By 1538, Henry’s violent side had really started to rear its ugly head. In May of that year, “an Observant Friar was convicted of heresy for his traditional Catholic beliefs, and burned with exquisite cruelty over a slow fire” (Lisle, 219). But it wasn’t just Catholics who felt the wrath of the king – “he also burned evangelicals”. Although Henry had broken from the Catholic Church when he rejected the Pope’s authority, he actually was very much committed to the teachings of Catholicism. One of the most significant difference[s] between Catholics and Protestants was the issue of whether or not the bread and wine consumed during Mass was actually the real body and blood of Christ. Evangelicals who preached that it was not were just as likely to meet Henry’s fire as those who denied that he was the head of the Church in England.
The schism with Rome meant that England was in need of new allies, and the quickest way to make an ally was through marriage. And so the search began for a new wife for Henry. Thomas Cromwell set up a match with Anne of Cleves, mainly for the purposes of forming an alliance with her family who were Protestant Germans. Henry did not meet Anne before their engagement, and upon meeting her was not impressed. He is literally quoted in history as saying “I like her not!” But the marriage went ahead anyway in 1540, and lasted for a whopping six months before Henry had the marriage annulled. The marriage was never consummated (apparently on account of the fact that Henry was so unattracted to her) but Anne of Cleves remained at court for the rest of her life, referred to lovingly as the king’s “sister”. The failure of this marriage was the beginning of the end for Cromwell and he was executed in July of 1540. Even Henry’s most trusted ministers weren’t safe – “he had by now become truly dangerous: always secretive and suspicious, now he was beginning to show paranoiac tendencies. Convinced that he controlled everyone, [Henry] was in fact readily manipulated by those who knew how to feed his suspicions and pander to his self-righteousness” (Britannica). In fact, Henry later came to regret his hasty decision to have Cromwell killed.
If the First Four Don’t Succeed, Try, Try Again
In case you have lost count, that is now four wives for Henry. But don’t worry, he wasn’t lonely for long. While in the process of dissolving his marriage to Anne, Henry had set his sights on 16-year-old Catherine Howard, a first cousin of Anne Boleyn. Less than a month after the official end of his marriage, Henry and Catherine Howard married. For a while they were happy (by a while I mean a year, a lifetime with Henry’s track record), but the spell was broken when Henry learned that Catherine had been in several sexual relationships, and possibly an engagement, before they were married. Talk about the pot calling the kettle black!
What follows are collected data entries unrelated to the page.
===== flow/config.mk =====
export PLATFORM = sky130hd
export DESIGN_NAME = audio_core
export DESIGN_NICKNAME = audio_core
export VERILOG_FILES = /design/flow/design.v
export SDC_FILE = /design/flow/constraint.sdc
export NUM_CORES = 4
export LEC_CHECK = 0
export CAP_MARGIN = 20
export CORE_MARGIN = 2
export CORE_UTILIZATION = 72
export PLACE_DENSITY = 0.55
export SETUP_SLACK_MARGIN = 1.53
export SLEW_MARGIN = 20
export TNS_END_PERCENT = 5

===== flow/constraint.sdc =====
create_clock -name core_clock -period 5.15 [get_ports {clk}]
set_input_delay 1.0300 -clock core_clock [delete_from_list [all_inputs] [get_ports {clk}]]
set_output_delay 1.0300 -clock core_clock [all_outputs]
set_load 0.01 [all_outputs]

===== flow/design.v =====
`timescale 1ns / 1ps
module bpm_from_interval(
    input [31:0] counter, 			   
	 input wire [7:0] default_bpm,   
    output wire [7:0] counted_bpm   
    );
	assign counted_bpm = (counter < 32'd23529 ) ? 254 :  
								(counter < 32'd23622 ) ? 253 :  
								(counter < 32'd23715 ) ? 252 :  
								(counter < 32'd23809 ) ? 251 : 
								(counter < 32'd23904 ) ? 250 :
								(counter < 32'd24000 ) ? 249 :
								(counter < 32'd24096 ) ? 248 :
								(counter < 32'd24193 ) ? 247 :
								(counter < 32'd24291 ) ? 246 :
								(counter < 32'd24390 ) ? 245 :
								(counter < 32'd24489 ) ? 244 :
								(counter < 32'd24590 ) ? 243 :
								(counter < 32'd24691 ) ? 242 :
								(counter < 32'd24793 ) ? 241 :
								(counter < 32'd24896 ) ? 240 :
								(counter < 32'd25000 ) ? 239 :
								(counter < 32'd25104 ) ? 238 :
								(counter < 32'd25210 ) ? 237 :
								(counter < 32'd25316 ) ? 236 :
								(counter < 32'd25423 ) ? 235 :
								(counter < 32'd25531 ) ? 234 :
								(counter < 32'd25641 ) ? 233 :
								(counter < 32'd25751 ) ? 232 :
								(counter < 32'd25862 ) ? 231 :
								(counter < 32'd25974 ) ? 230 :
								(counter < 32'd26086 ) ? 229 :
								(counter < 32'd26200 ) ? 228 :
								(counter < 32'd26315 ) ? 227 :
								(counter < 32'd26431 ) ? 226 :
								(counter < 32'd26548 ) ? 225 :
								(counter < 32'd26666 ) ? 224 :
								(counter < 32'd26785 ) ? 223 :
								(counter < 32'd26905 ) ? 222 :
								(counter < 32'd27027 ) ? 221 :
								(counter < 32'd27149 ) ? 220 :
								(counter < 32'd27272 ) ? 219 :
								(counter < 32'd27397 ) ? 218 :
								(counter < 32'd27522 ) ? 217 :
								(counter < 32'd27649 ) ? 216 :
								(counter < 32'd27777 ) ? 215 :
								(counter < 32'd27906 ) ? 214 :
								(counter < 32'd28037 ) ? 213 :
								(counter < 32'd28169 ) ? 212 :
								(counter < 32'd28301 ) ? 211 :
								(counter < 32'd28436 ) ? 210 :
								(counter < 32'd28571 ) ? 209 :
								(counter < 32'd28708 ) ? 208 :
								(counter < 32'd28846 ) ? 207 :
								(counter < 32'd28985 ) ? 206 :
								(counter < 32'd29126 ) ? 205 :
								(counter < 32'd29268 ) ? 204 :
								(counter < 32'd29411 ) ? 203 :
								(counter < 32'd29556 ) ? 202 :
								(counter < 32'd29702 ) ? 201 :
								(counter < 32'd29850 ) ? 200 :
								(counter < 32'd30000 ) ? 199 :
								(counter < 32'd30150 ) ? 198 :
								(counter < 32'd30303 ) ? 197 :
								(counter < 32'd30456 ) ? 196 :
								(counter < 32'd30612 ) ? 195 :
								(counter < 32'd30769 ) ? 194 :
								(counter < 32'd30927 ) ? 193 :
								(counter < 32'd31088 ) ? 192 :
								(counter < 32'd31250 ) ? 191 :
								(counter < 32'd31413 ) ? 190 :
								(counter < 32'd31578 ) ? 189 :
								(counter < 32'd31746 ) ? 188 :
								(counter < 32'd31914 ) ? 187 :
								(counter < 32'd32085 ) ? 186 :
								(counter < 32'd32258 ) ? 185 :
								(counter < 32'd32432 ) ? 184 :
								(counter < 32'd32608 ) ? 183 :
								(counter < 32'd32786 ) ? 182 :
								(counter < 32'd32967 ) ? 181 :
								(counter < 32'd33149 ) ? 180 :
								(counter < 32'd33333 ) ? 179 :
								(counter < 32'd33519 ) ? 178 :
								(counter < 32'd33707 ) ? 177 :
								(counter < 32'd33898 ) ? 176 :
								(counter < 32'd34090 ) ? 175 :
								(counter < 32'd34285 ) ? 174 :
								(counter < 32'd34482 ) ? 173 :
								(counter < 32'd34682 ) ? 172 :
								(counter < 32'd34883 ) ? 171 :
								(counter < 32'd35087 ) ? 170 :
								(counter < 32'd35294 ) ? 169 :
								(counter < 32'd35502 ) ? 168 :
								(counter < 32'd35714 ) ? 167 :
								(counter < 32'd35928 ) ? 166 :
								(counter < 32'd36144 ) ? 165 :
								(counter < 32'd36363 ) ? 164 :
								(counter < 32'd36585 ) ? 163 :
								(counter < 32'd36809 ) ? 162 :
								(counter < 32'd37037 ) ? 161 :
								(counter < 32'd37267 ) ? 160 :
								(counter < 32'd37500 ) ? 159 :
								(counter < 32'd37735 ) ? 158 :
								(counter < 32'd37974 ) ? 157 :
								(counter < 32'd38216 ) ? 156 :
								(counter < 32'd38461 ) ? 155 :
								(counter < 32'd38709 ) ? 154 :
								(counter < 32'd38961 ) ? 153 :
								(counter < 32'd39215 ) ? 152 :
								(counter < 32'd39473 ) ? 151 :
								(counter < 32'd39735 ) ? 150 :
								(counter < 32'd40000 ) ? 149 :
								(counter < 32'd40268 ) ? 148 :
								(counter < 32'd40540 ) ? 147 :
								(counter < 32'd40816 ) ? 146 :
								(counter < 32'd41095 ) ? 145 :
								(counter < 32'd41379 ) ? 144 :
								(counter < 32'd41666 ) ? 143 :
								(counter < 32'd41958 ) ? 142 :
								(counter < 32'd42253 ) ? 141 :
								(counter < 32'd42553 ) ? 140 :
								(counter < 32'd42857 ) ? 139 :
								(counter < 32'd43165 ) ? 138 :
								(counter < 32'd43478 ) ? 137 :
								(counter < 32'd43795 ) ? 136 :
								(counter < 32'd44117 ) ? 135 :
								(counter < 32'd44444 ) ? 134 :
								(counter < 32'd44776 ) ? 133 :
								(counter < 32'd45112 ) ? 132 :
								(counter < 32'd45454 ) ? 131 :
								(counter < 32'd45801 ) ? 130 :
								(counter < 32'd46153 ) ? 129 :
								(counter < 32'd46511 ) ? 128 :
								(counter < 32'd46875 ) ? 127 :
								(counter < 32'd47244 ) ? 126 :
								(counter < 32'd47619 ) ? 125 :
								(counter < 32'd48000 ) ? 124 :
								(counter < 32'd48387 ) ? 123 :
								(counter < 32'd48780 ) ? 122 :
								(counter < 32'd49180 ) ? 121 :
								(counter < 32'd49586 ) ? 120 :
								(counter < 32'd50000 ) ? 119 :
								(counter < 32'd50420 ) ? 118 :
								(counter < 32'd50847 ) ? 117 :
								(counter < 32'd51282 ) ? 116 :
								(counter < 32'd51724 ) ? 115 :
								(counter < 32'd52173 ) ? 114 :
								(counter < 32'd52631 ) ? 113 :
								(counter < 32'd53097 ) ? 112 :
								(counter < 32'd53571 ) ? 111 :
								(counter < 32'd54054 ) ? 110 :
								(counter < 32'd54545 ) ? 109 :
								(counter < 32'd55045 ) ? 108 :
								(counter < 32'd55555 ) ? 107 :
								(counter < 32'd56074 ) ? 106 :
								(counter < 32'd56603 ) ? 105 :
								(counter < 32'd57142 ) ? 104 :
								(counter < 32'd57692 ) ? 103 :
								(counter < 32'd58252 ) ? 102 :
								(counter < 32'd58823 ) ? 101 :
								(counter < 32'd59405 ) ? 100 :
								(counter < 32'd60000 ) ? 99 :
								(counter < 32'd60606 ) ? 98 :
								(counter < 32'd61224 ) ? 97 :
								(counter < 32'd61855 ) ? 96 :
								(counter < 32'd62500 ) ? 95 :
								(counter < 32'd63157 ) ? 94 :
								(counter < 32'd63829 ) ? 93 :
								(counter < 32'd64516 ) ? 92 :
								(counter < 32'd65217 ) ? 91 :
								(counter < 32'd65934 ) ? 90 :
								(counter < 32'd66666 ) ? 89 :
								(counter < 32'd67415 ) ? 88 :
								(counter < 32'd68181 ) ? 87 :
								(counter < 32'd68965 ) ? 86 :
								(counter < 32'd69767 ) ? 85 :
								(counter < 32'd70588 ) ? 84 :
								(counter < 32'd71428 ) ? 83 :
								(counter < 32'd72289 ) ? 82 :
								(counter < 32'd73170 ) ? 81 :
								(counter < 32'd74074 ) ? 80 :
								(counter < 32'd75000 ) ? 79 :
								(counter < 32'd75949 ) ? 78 :
								(counter < 32'd76923 ) ? 77 :
								(counter < 32'd77922 ) ? 76 :
								(counter < 32'd78947 ) ? 75 :
								(counter < 32'd80000 ) ? 74 :
								(counter < 32'd81081 ) ? 73 :
								(counter < 32'd82191 ) ? 72 :
								(counter < 32'd83333 ) ? 71 :
								(counter < 32'd84507 ) ? 70 :
								(counter < 32'd85714 ) ? 69 :
								(counter < 32'd86956 ) ? 68 :
								(counter < 32'd88235 ) ? 67 :
								(counter < 32'd89552 ) ? 66 :
								(counter < 32'd90909 ) ? 65 :
								(counter < 32'd92307 ) ? 64 :
								(counter < 32'd93750 ) ? 63 :
								(counter < 32'd95238 ) ? 62 :
								(counter < 32'd96774 ) ? 61 :
								(counter < 32'd98360 ) ? 60 :
								(counter < 32'd100000 ) ? 59 :
								(counter < 32'd101694 ) ? 58 :
								(counter < 32'd103448 ) ? 57 :
								(counter < 32'd105263 ) ? 56 :
								(counter < 32'd107142 ) ? 55 :
								(counter < 32'd109090 ) ? 54 :
								(counter < 32'd111111 ) ? 53 :
								(counter < 32'd113207 ) ? 52 :
								(counter < 32'd115384 ) ? 51 :
								(counter < 32'd117647 ) ? 50 :
								(counter < 32'd120000 ) ? 49 :
								(counter < 32'd122448 ) ? 48 :
								(counter < 32'd125000 ) ? 47 :
								(counter < 32'd127659 ) ? 46 :
								(counter < 32'd130434 ) ? 45 :
								(counter < 32'd133333 ) ? 44 :
								(counter < 32'd136363 ) ? 43 :
								(counter < 32'd139534 ) ? 42 :
								(counter < 32'd142857 ) ? 41 :
								(counter < 32'd146341 ) ? 40 :
								(counter < 32'd150000 ) ? 39 :
								(counter < 32'd153846 ) ? 38 :
								(counter < 32'd157894 ) ? 37 :
								(counter < 32'd162162 ) ? 36 :
								(counter < 32'd166666 ) ? 35 :
								(counter < 32'd171428 ) ? 34 :
								(counter < 32'd176470 ) ? 33 :
								(counter < 32'd181818 ) ? 32 :
								(counter < 32'd187500 ) ? 31 :
								(counter < 32'd193548 ) ? 30 : default_bpm;
endmodule
`timescale 1ns / 1ps
module bpmcalculator(
	 input wire clk,  		 	 	  
	 input wire rst,  		 	 	  
	 input wire tick,  		 	 	  
    input wire beat, 				  
	 input wire [7:0] default_bpm,  
    output wire [7:0] bpm_out  	  
    );
	parameter SMALLEST_ALLOWABLE_INTERVAL = 32'd23529;
	parameter LONGEST_ALLOWABLE_INTERVAL = 32'd200000;
	parameter STARTING_BPM = 8'd80; 
	reg [31:0] counter; 
	wire [7:0] counted_bpm; 
	reg [7:0] buffer[0:3]; 
	reg [1:0] oldest_index; 
	reg [9:0] bpm_sum; 
	reg prev_beat; 
	assign bpm_out = bpm_sum[9:2]; 
	bpm_from_interval bfi (
    .counter(counter), 
    .default_bpm(default_bpm), 
    .counted_bpm(counted_bpm)
    );
	always @(posedge clk) begin 
		if (rst) begin 
		bpm_sum <= STARTING_BPM*4; 
		buffer[0] <= STARTING_BPM; 
		buffer[1] <= STARTING_BPM; 
		buffer[2] <= STARTING_BPM; 
		buffer[3] <= STARTING_BPM; 
		counter <= 0; 
		oldest_index <= 0; 
		prev_beat <= 0; 
		end else if (!tick) begin 
		end else if ((counter > LONGEST_ALLOWABLE_INTERVAL) ||    
			 (beat && ~prev_beat && (counter >= SMALLEST_ALLOWABLE_INTERVAL)))   
		begin 
			bpm_sum <= bpm_sum + ({2'b00, counted_bpm} - {2'b00, buffer[oldest_index]}); 
			buffer[oldest_index] <= counted_bpm; 
			oldest_index <= (oldest_index == 3) ? 2'd0 : oldest_index+2'd1; 
			prev_beat <= 1; 
			counter <= 0; 
		end else begin 
			counter <= counter + 1; 
			prev_beat <= beat; 
		end 
	end
endmodule
`timescale 1ns / 1ps
module beatmaker(
	 input clk,
	 input rst,
    input signed [15:0] accel,
    output reg beat
    );
	reg signed [15:0] prev_accel; 
	always @(posedge clk) begin 
		if (rst) begin
			beat <= 0; 
			prev_accel <= 0; 
		end else if ( (accel > 10000 && prev_accel < 10000) || (accel < 10000 && prev_accel > 10000) ) begin
			beat <= ~beat;
			prev_accel <= accel;
		end else begin
			prev_accel <= accel;
		end
	end
endmodule
module BPM_lut(lookup, scaler);
	input [7:0] lookup;
	output [19:0] scaler;
	assign scaler =(lookup == 8'd1)   ? 10000 :
						(lookup == 8'd2)   ? 5000  :
						(lookup == 8'd3)   ? 3333  :
						(lookup == 8'd4)   ? 2500  :
						(lookup == 8'd5)   ? 2000  :
						(lookup == 8'd6)   ? 1667  :
						(lookup == 8'd7)   ? 1429  :
						(lookup == 8'd8)   ? 1250  :
						(lookup == 8'd9)   ? 1111  :
						(lookup == 8'd10)  ? 1000  :
						(lookup == 8'd11)  ? 909   :
						(lookup == 8'd12)  ? 833   : 
						(lookup == 8'd13)  ? 769   :
						(lookup == 8'd14)  ? 714   : 
						(lookup == 8'd15)  ? 667   :
						(lookup == 8'd16)  ? 625   :
						(lookup == 8'd17)  ? 588 :
						(lookup == 8'd18)  ? 556 :
						(lookup == 8'd19)  ? 526 : 
						(lookup == 8'd20)  ? 500 :
						(lookup == 8'd21)  ? 476 : 
						(lookup == 8'd22)  ? 455 :
						(lookup == 8'd23)  ? 435 :
						(lookup == 8'd24)  ? 417 :
						(lookup == 8'd25)  ? 400 :
						(lookup == 8'd26)  ? 385 :
						(lookup == 8'd27)  ? 370 :
						(lookup == 8'd28)  ? 357 :
						(lookup == 8'd29)  ? 345 :
						(lookup == 8'd30)  ? 333 : 
						(lookup == 8'd31)  ? 323 : 
						(lookup == 8'd32)  ? 313 :
						(lookup == 8'd33)  ? 303 :
						(lookup == 8'd34)  ? 294 :
						(lookup == 8'd35)  ? 286 :
						(lookup == 8'd36)  ? 278 :
						(lookup == 8'd37)  ? 270 :
						(lookup == 8'd38)  ? 263 :
						(lookup == 8'd39)  ? 256 :
						(lookup == 8'd40)  ? 250 :
						(lookup == 8'd41)  ? 244 :
						(lookup == 8'd42)  ? 238 :
						(lookup == 8'd43)  ? 233 :
						(lookup == 8'd44)  ? 227 :
						(lookup == 8'd45)  ? 222 :
						(lookup == 8'd46)  ? 217 :
						(lookup == 8'd47)  ? 213 :
						(lookup == 8'd48)  ? 208 :
						(lookup == 8'd49)  ? 204 :
						(lookup == 8'd50)  ? 200 :
						(lookup == 8'd51)  ? 196 :
						(lookup == 8'd52)  ? 192 : 
						(lookup == 8'd53)  ? 189 :
						(lookup == 8'd54)  ? 185 : 
						(lookup == 8'd55)  ? 182 :
						(lookup == 8'd56)  ? 179 :
						(lookup == 8'd57)  ? 175 : 
						(lookup == 8'd58)  ? 172 :
						(lookup == 8'd59)  ? 169 :
						(lookup == 8'd60)  ? 167 :
						(lookup == 8'd61)  ? 164 :
						(lookup == 8'd62)  ? 161 :
						(lookup == 8'd63)  ? 159 :
						(lookup == 8'd64)  ? 156 :
						(lookup == 8'd65)  ? 154 :
						(lookup == 8'd66)  ? 152 :
						(lookup == 8'd67)  ? 149 :
						(lookup == 8'd68)  ? 147 :
						(lookup == 8'd69)  ? 145 :
						(lookup == 8'd70)  ? 143 :
						(lookup == 8'd71)  ? 141 :
						(lookup == 8'd72)  ? 139 :
						(lookup == 8'd73)  ? 137 :
						(lookup == 8'd74)  ? 135 :
						(lookup == 8'd75)  ? 133 :
						(lookup == 8'd76)  ? 132 :
						(lookup == 8'd77)  ? 130 :
						(lookup == 8'd78)  ? 128 :
						(lookup == 8'd79)  ? 127 :
						(lookup == 8'd80)  ? 125 :
						(lookup == 8'd81)  ? 123 :
						(lookup == 8'd82)  ? 122 :
						(lookup == 8'd83)  ? 120 :
						(lookup == 8'd84)  ? 119 :
						(lookup == 8'd85)  ? 118 :
						(lookup == 8'd86)  ? 116 :
						(lookup == 8'd87)  ? 115 :
						(lookup == 8'd88)  ? 114 :
						(lookup == 8'd89)  ? 112 :
						(lookup == 8'd90)  ? 111 :
						(lookup == 8'd91)  ? 110 :
						(lookup == 8'd92)  ? 109 :
						(lookup == 8'd93)  ? 108 :
						(lookup == 8'd94)  ? 106 :
						(lookup == 8'd95)  ? 105 :
						(lookup == 8'd96)  ? 104 : 
						(lookup == 8'd97)  ? 103 :
						(lookup == 8'd98)  ? 102 :
						(lookup == 8'd99)  ? 101 :
						(lookup == 8'd100) ? 100 :
						(lookup == 8'd101) ? 99 : 
						(lookup == 8'd102) ? 98 :
						(lookup == 8'd103) ? 97 :
						(lookup == 8'd104) ? 96 :
						(lookup == 8'd105) ? 95 :
						(lookup == 8'd106) ? 94 :
						(lookup == 8'd107) ? 93 :
						(lookup == 8'd108) ? 93 :
						(lookup == 8'd109) ? 92 :
						(lookup == 8'd110) ? 91 :
						(lookup == 8'd111) ? 90 :
						(lookup == 8'd112) ? 89 :
						(lookup == 8'd113) ? 89 :
						(lookup == 8'd114) ? 88 :
						(lookup == 8'd115) ? 87 :
						(lookup == 8'd116) ? 86 :
						(lookup == 8'd117) ? 85 :
						(lookup == 8'd118) ? 85 :
						(lookup == 8'd119) ? 84 :
						(lookup == 8'd120) ? 83 :
						(lookup == 8'd121) ? 83 :
						(lookup == 8'd122) ? 82 :
						(lookup == 8'd123) ? 81 :
						(lookup == 8'd124) ? 81 :
						(lookup == 8'd125) ? 80 :
						(lookup == 8'd126) ? 79 :
						(lookup == 8'd127) ? 79 :
						(lookup == 8'd128) ? 78 :
						(lookup == 8'd129) ? 78 :
						(lookup == 8'd130) ? 77 :
						(lookup == 8'd131) ? 76 :
						(lookup == 8'd132) ? 76 :
						(lookup == 8'd133) ? 75 :
						(lookup == 8'd134) ? 75 :
						(lookup == 8'd135) ? 74 :
						(lookup == 8'd136) ? 74 :
						(lookup == 8'd137) ? 73 :
						(lookup == 8'd138) ? 72 :
						(lookup == 8'd139) ? 72 : 
						(lookup == 8'd140) ? 71 :
						(lookup == 8'd141) ? 71 :
						(lookup == 8'd142) ? 70 :
						(lookup == 8'd143) ? 70 :
						(lookup == 8'd144) ? 69 :
						(lookup == 8'd145) ? 69 :
						(lookup == 8'd146) ? 68 :
						(lookup == 8'd147) ? 68 :
						(lookup == 8'd148) ? 68 :
						(lookup == 8'd149) ? 67 :
						(lookup == 8'd150) ? 67 :
						(lookup == 8'd151) ? 66 :
						(lookup == 8'd152) ? 66 :
						(lookup == 8'd153) ? 65 :
						(lookup == 8'd154) ? 65 :
						(lookup == 8'd155) ? 65 :
						(lookup == 8'd156) ? 64 :
						(lookup == 8'd157) ? 64 :
						(lookup == 8'd158) ? 63 :
						(lookup == 8'd159) ? 63 :
						(lookup == 8'd160) ? 63 :
						(lookup == 8'd161) ? 62 :
						(lookup == 8'd162) ? 62 :
						(lookup == 8'd163) ? 61 :
						(lookup == 8'd164) ? 61 :
						(lookup == 8'd165) ? 61 : 
						(lookup == 8'd166) ? 60 :
						(lookup == 8'd167) ? 60 :
						(lookup == 8'd168) ? 60 :
						(lookup == 8'd169) ? 59 :
						(lookup == 8'd170) ? 59 :
						(lookup == 8'd171) ? 58 :
						(lookup == 8'd172) ? 58 :
						(lookup == 8'd173) ? 58 :
						(lookup == 8'd174) ? 57 :
						(lookup == 8'd175) ? 57 :
						(lookup == 8'd176) ? 57 :
						(lookup == 8'd177) ? 57 :
						(lookup == 8'd178) ? 56 :
						(lookup == 8'd179) ? 56 :
						(lookup == 8'd180) ? 56 :
						(lookup == 8'd181) ? 55 :
						(lookup == 8'd182) ? 55 :
						(lookup == 8'd183) ? 55 :
						(lookup == 8'd184) ? 54 :
						(lookup == 8'd185) ? 54 :
						(lookup == 8'd186) ? 54 :
						(lookup == 8'd187) ? 53 :
						(lookup == 8'd188) ? 53 :
						(lookup == 8'd189) ? 53 :
						(lookup == 8'd190) ? 53 :
						(lookup == 8'd191) ? 52 :
						(lookup == 8'd192) ? 52 :
						(lookup == 8'd193) ? 52 :
						(lookup == 8'd194) ? 52 :
						(lookup == 8'd195) ? 51 : 
						(lookup == 8'd196) ? 51 :
						(lookup == 8'd197) ? 51 :
						(lookup == 8'd198) ? 51 :
						(lookup == 8'd199) ? 50 :
						(lookup == 8'd200) ? 50 :
						(lookup == 8'd201) ? 50 :
						(lookup == 8'd202) ? 50 :
						(lookup == 8'd203) ? 49 :
						(lookup == 8'd204) ? 49 :
						(lookup == 8'd205) ? 49 :
						(lookup == 8'd206) ? 49 :
						(lookup == 8'd207) ? 48 :
						(lookup == 8'd208) ? 48 :
						(lookup == 8'd209) ? 48 :
						(lookup == 8'd210) ? 48 :
						(lookup == 8'd211) ? 47 :
						(lookup == 8'd212) ? 47 :
						(lookup == 8'd213) ? 47 :
						(lookup == 8'd214) ? 47 :
						(lookup == 8'd215) ? 47 :
						(lookup == 8'd216) ? 46 :
						(lookup == 8'd217) ? 46 :
						(lookup == 8'd218) ? 46 :
						(lookup == 8'd219) ? 46 :
						(lookup == 8'd220) ? 45 :
						(lookup == 8'd221) ? 45 : 
						(lookup == 8'd222) ? 45 :
						(lookup == 8'd223) ? 45 :
						(lookup == 8'd224) ? 45 :
						(lookup == 8'd225) ? 44 :
						(lookup == 8'd226) ? 44 :
						(lookup == 8'd227) ? 44 :
						(lookup == 8'd228) ? 44 :
						(lookup == 8'd229) ? 44 :
						(lookup == 8'd230) ? 43 :
						(lookup == 8'd231) ? 43 :
						(lookup == 8'd232) ? 43 :
						(lookup == 8'd233) ? 43 :
						(lookup == 8'd234) ? 43 :
						(lookup == 8'd235) ? 43 :
						(lookup == 8'd236) ? 42 :
						(lookup == 8'd237) ? 42 :
						(lookup == 8'd238) ? 42 :
						(lookup == 8'd239) ? 42 :
						(lookup == 8'd240) ? 42 :
						(lookup == 8'd241) ? 41 :
						(lookup == 8'd242) ? 41 :
						(lookup == 8'd243) ? 41 :
						(lookup == 8'd244) ? 41 :
						(lookup == 8'd245) ? 41 :
						(lookup == 8'd246) ? 41 :
						(lookup == 8'd247) ? 40 :
						(lookup == 8'd248) ? 40 : 
						(lookup == 8'd249) ? 40 :
						(lookup == 8'd250) ? 40 :
						(lookup == 8'd251) ? 40 :
						(lookup == 8'd252) ? 40 :
						(lookup == 8'd253) ? 40 :
						(lookup == 8'd254) ? 39 :
						(lookup == 8'd255) ? 39 :
						  20'hFFFFF;
endmodule
module BPM_prescaler(CLK, RST, TICK, BPM, slowCLK, slowRise);
	input CLK;
	input RST;
	input TICK;	 
	output slowRise;	 
	input [7:0] BPM;
	output reg slowCLK;
	wire [19:0] scaler;
	BPM_lut U1 (BPM, scaler);
	reg [19:0] counter;  
	wire [19:0] counter_inc = counter + 20'd1;
	assign slowRise = !RST && TICK && !slowCLK && (counter_inc >= scaler/2);
	always @ (posedge CLK) begin
		if (RST) begin
			counter <= 0;
			slowCLK <= 0;
		end else if (TICK) begin
		counter <= counter_inc;
		if (counter_inc >= scaler/2) begin
			counter <= 0;
			slowCLK <= ~slowCLK;
		end
		end
	end
endmodule
module  duration_lut (input [3:0] lookup, output [15:0] duration);
	parameter
		BREVE     			= 16'd48000,		 
		SEMIBREVE			= 16'd24000,		 
		DOTTED_MINIM		= 16'd18000,		 
		MINIM					= 16'd12000,		 
		DOTTED_CROTCHET	= 16'd9000,			 
		CROTCHET 			= 16'd6000,			 
		DOTTED_QUAVER 		= 16'd4500,			 
		QUAVER  				= 16'd3000,			 
		TUPLET				= 16'd2000,			 
		SEMIQUAVER			= 16'd1500,			 
		UNDEF					= 16'd1000;			 
	assign duration = (lookup == 4'd1)  ? SEMIQUAVER 	   :
						   (lookup == 4'd2)  ? TUPLET			   :
							(lookup == 4'd3)  ? QUAVER			   :
							(lookup == 4'd4)  ? DOTTED_QUAVER   :
							(lookup == 4'd5)  ? CROTCHET		   :
							(lookup == 4'd6)  ? DOTTED_CROTCHET :
							(lookup == 4'd7)  ? MINIM			   :
							(lookup == 4'd8)  ? DOTTED_MINIM	   :
							(lookup == 4'd9)  ? SEMIBREVE		   :
							(lookup == 4'd10) ? BREVE			   :
							    UNDEF			   ;
endmodule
Catherine was also accused of having an affair while she was married to the king. Again, there was no definitive proof but historians acknowledge that unlike the preposterous stories used to take down Anne Boleyn, there is a possibility that Catherine was guilty of some of these accusations. She had spent many years in a co-ed “group home” of sorts, with less supervision than most girls of her age and status. That is where it is believed these romantic trysts took place before her marriage. But who needs proof? Henry was so mad that he made up a new law that made it treasonous to marry the king if you weren’t a virgin, and unfortunately for Catherine Howard, she was not grandfathered in. In February of 1542, she became the second of Henry VIII’s wives to lose her head.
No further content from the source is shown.